Sunday, October 19, 2014

15mm WWII Tank Battle: Hunting T-34s

Sylvain, in his usual phlegmatic gallic style, tells Jeremy to cheer up - there is always the good wine (or is that whine?)

Sylvain here, reporting from my basement. I hosted a game set on the Eastern Front and the players were provided with the following intelligence:

German Objective: May 1942. The rasputitsa is almost over. In one month, the Heer will launch Fall Blau. High command wants us to test the Soviet defence line and to accomplish our mission, we have been given three band new PzIV equipped with the new long 75mm gun. A recent air reconnaissance patrol reported the presence of a company of T-34s in the village of Karrotgrad. This is where we are going. Our mission is to hunt T-34s.

- The German player gets one victory point per T-34s destroyed and minus one victory point per PzIV F2 destroyed.

Soviet Objective: Kamarads, the Motherland has been invaded by the nazi barbarians and the time for retreat is now over. General Zhukov wants us to protect the village of Karrotgrad and I intend to destroy any enemy coming close. We already have a company of T-34s, the best tank ever designed. We also received 10 new tanks from our Canadian friends. We will see what we can do with them. If we see the enemy coming, we will hunt him with our T-34s!

- The Soviet player gets one victory point per German vehicle destroyed and minus one victory point per T-34 destroyed.

House Rules: The core rules were “Flames of War” with a few significant changes:
1. The turn sequence used cards (inspired by Too Fat Lardies).
2. A spotting rule was added to make reccon units more important (inspired by Firefly).
3. The artillery was off board (inspired by reality).

Jeremy, in the back, confident that the Gods of Dice will be smiling upon him. (They won't!)

My goal was to come up with a somewhat realistic simulation of tank warfare on the Eastern Front with 15mm miniatures. I decided to set-up a table as big as possible. It was 10'x6', and there was barely any room to move around.

Each unit (platoon or company) was represented by a card. There was a deck to set up on the table an another deck to use for orders.

Jeremy commanded the Panzers while Curt and Stacy oversaw the defences of Karrotgrad. The Soviet players hid half of the cards representing their units under terrain features like hills, woods or buildings.

A BA-10M, minding his own business.

I added a rule for spotting. It was to be used by the German to reveal Soviet units in ambush and by the Soviet to accumulate "threat points". These threat points could be used to call reinforcement and stronger units, like a company of T-34s, required more points than a simple platoon of anti-tank rifle.

Some German panzers bogged down in the stream.

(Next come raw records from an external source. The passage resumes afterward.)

$ cat src/rtl/c5_ctrl.sv
// c5_ctrl: sequencer for LeNet conv layer C5 (16x5x5 f5 map -> 120-entry f6 vector).
// Issues one kernel tap per cycle for every output channel and steers the external MAC.
// Ports:
//   clk        rising-edge clock
//   rst        synchronous active-high reset
//   c5_start   start pulse, honoured only while idle
//   f5_raddr   f5 read address (tap index), registered
//   w_raddr    weight read address (oc*TAPS+tap), registered
//   c5_clr     MAC loads instead of accumulating; aligned with tap-0 RAM data
//   c5_acc_en  MAC consumes the current product; aligned with RAM data
//   f6_waddr   f6 write address (output channel), holds between writes
//   f6_wr_en   one-cycle f6 write strobe
//   c5_busy    high while issuing or flushing
//   c5_done    one-cycle end-of-layer pulse
module c5_ctrl #(
   parameter int unsigned OUT_CH   = 120,
   parameter int unsigned TAPS     = 25,
   parameter int unsigned DATA_LAT = 1,
   parameter int unsigned MAC_LAT  = 2
) (
   input  logic        clk,
   input  logic        rst,
   input  logic        c5_start,
   output logic [4:0]  f5_raddr,
   output logic [11:0] w_raddr,
   output logic        c5_clr,
   output logic        c5_acc_en,
   output logic [6:0]  f6_waddr,
   output logic        f6_wr_en,
   output logic        c5_busy,
   output logic        c5_done
);

   // Stage counts measured from the issue cycle.
   localparam int unsigned AccLen   = 1 + DATA_LAT;
   localparam int unsigned WrLen    = AccLen + MAC_LAT;
   localparam int unsigned FlushLen = DATA_LAT + MAC_LAT + 1;

   typedef enum logic [1:0] {StIdle, StRun, StFlush, StDone} state_e;

   state_e             state_q, state_d;
   logic [4:0]         tap_q, tap_d;
   logic [6:0]         oc_q, oc_d;
   logic [11:0]        wcnt_q, wcnt_d;
   logic [2:0]         flush_q, flush_d;
   logic [6:0]         wr_idx_q;
   logic [4:0]         f5_raddr_q;
   logic [11:0]        w_raddr_q;
   logic [6:0]         f6_waddr_q;
   logic [AccLen-1:0]  acc_v_q;
   logic [AccLen-1:0]  clr_v_q;
   logic [WrLen-1:0]   wr_v_q;

   logic issue, issue_clr, issue_last, start_acc;

   always_comb begin
      state_d    = state_q;
      tap_d      = tap_q;
      oc_d       = oc_q;
      wcnt_d     = wcnt_q;
      flush_d    = flush_q;
      issue      = 1'b0;
      issue_clr  = 1'b0;
      issue_last = 1'b0;
      start_acc  = 1'b0;
      unique case (state_q)
         StIdle: begin
            if (c5_start) begin
               start_acc = 1'b1;
               state_d   = StRun;
               tap_d     = '0;
               oc_d      = '0;
               wcnt_d    = '0;
            end
         end
         StRun: begin
            issue      = 1'b1;
            issue_clr  = (tap_q == 5'd0);
            issue_last = (tap_q == 5'(TAPS - 1));
            wcnt_d     = wcnt_q + 12'd1;
            if (tap_q == 5'(TAPS - 1)) begin
               tap_d = '0;
               if (oc_q == 7'(OUT_CH - 1)) begin
                  state_d = StFlush;
                  flush_d = '0;
               end else begin
                  oc_d = oc_q + 7'd1;
               end
            end else begin
               tap_d = tap_q + 5'd1;
            end
         end
         StFlush: begin
            // Wait for the final MAC result to be written before signalling done.
            if (flush_q == 3'(FlushLen - 1)) begin
               state_d = StDone;
            end else begin
               flush_d = flush_q + 3'd1;
            end
         end
         StDone: state_d = StIdle;
         default: state_d = StIdle;
      endcase
   end

   always_ff @(posedge clk) begin
      if (rst) begin
         state_q    <= StIdle;
         tap_q      <= '0;
         oc_q       <= '0;
         wcnt_q     <= '0;
         flush_q    <= '0;
         wr_idx_q   <= '0;
         f5_raddr_q <= '0;
         w_raddr_q  <= '0;
         f6_waddr_q <= '0;
         acc_v_q    <= '0;
         clr_v_q    <= '0;
         wr_v_q     <= '0;
      end else begin
         state_q <= state_d;
         tap_q   <= tap_d;
         oc_q    <= oc_d;
         wcnt_q  <= wcnt_d;
         flush_q <= flush_d;
         acc_v_q <= {acc_v_q[AccLen-2:0], issue};
         clr_v_q <= {clr_v_q[AccLen-2:0], issue_clr};
         wr_v_q  <= {wr_v_q[WrLen-2:0], issue_last};
         if (issue) begin
            f5_raddr_q <= tap_q;
            w_raddr_q  <= wcnt_q;
         end
         // Channel index advances one stage ahead so it lines up with the write strobe.
         if (start_acc) begin
            wr_idx_q <= '0;
         end else if (wr_v_q[WrLen-2]) begin
            f6_waddr_q <= wr_idx_q;
            wr_idx_q   <= wr_idx_q + 7'd1;
         end
      end
   end

   assign f5_raddr  = f5_raddr_q;
   assign w_raddr   = w_raddr_q;
   assign f6_waddr  = f6_waddr_q;
   assign c5_acc_en = acc_v_q[AccLen-1];
   assign c5_clr    = clr_v_q[AccLen-1];
   assign f6_wr_en  = wr_v_q[WrLen-1];
   assign c5_busy   = (state_q == StRun) || (state_q == StFlush);
   assign c5_done   = (state_q == StDone);

endmodule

Jeremy entered his units on the other side of the river. There was a small platoon of BA-10M in the woods that the panzers quickly dispatched. However, Fortune started to become unfavorable to the German side. You can see in the picture above that some units got bogged down while crossing the river, including the Air Liaison unit in charge of calling in the Stukas.

Lend-Lease Valentine tanks sent from Canada, in neat parade formation, en route to intercept the panzers.

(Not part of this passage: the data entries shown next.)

<file path="config.mk">
export PLATFORM = sky130hd
export DESIGN_NAME = pipe_ctrl
export DESIGN_NICKNAME = d
export VERILOG_FILES = /design/src/rtl/pipe_ctrl.sv
export SDC_FILE = /design/constraint.sdc
export NUM_CORES = 1
export LEC_CHECK = 0
export CORE_MARGIN = 3
export CORE_UTILIZATION = 36
export CTS_BUF_LIST = sky130_fd_sc_hd__clkbuf_8
export DETAILED_ROUTE_END_ITERATION = 10
export GPL_TIMING_DRIVEN = 0
export PLACE_DENSITY = 0.82
export SYNTH_ARGS = -nofsm -noshare
export SYNTH_HDL_FRONTEND = slang
export SYNTH_SLANG_ARGS = --single-unit
export TNS_END_PERCENT = 20
</file>
<file path="constraint.sdc">
create_clock -name clk -period 2 [get_ports clk]
set_clock_uncertainty 0.1 [all_clocks]
set_input_delay 0.4 -clock clk [delete_from_list [all_inputs] [get_ports clk]]
set_output_delay 0.4 -clock clk [all_outputs]
set_load 0.01 [all_outputs]
</file>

This was a very lucky company of Valentines. They survived a few bomb runs from the Stukas (when the observer was not trying to push his half-track out of stream) and many hits from the German guns.

Realizing that staying too close can be dangerous, the Valentines fan out in the field.
Destruction brings satisfaction to the host.
More reinforcement on the way. This does not look good for the German.
The Valentines are standing firm in front of intense German fire.

A company of seven T-34s enters the battlefield. Is there any end to this flow of reinforcement?
In conclusion, the German did not make it very far onto the table. Crossing the river proved difficult, with lots of units bogged down. It took too long for the German to deploy effectively and use their superior gunnery. Basically, the Soviet were able to destroy the German tanks piecemeal as they showed up.

The house rules I prepared for this scenario did not work very well. The spotting rules were not clear enough and the Soviet were able to activate most of their units before the German got too close. The activation sequence needs to be fine-tuned as well. Eventually,  I will come up with a satisfactory set of rules. I just love 15mm scale and I have a few more ideas for scenarios.

Many thanks to the players who showed up. Their patience and good sense of humor made the whole evening enjoyable despite glitches in the rules.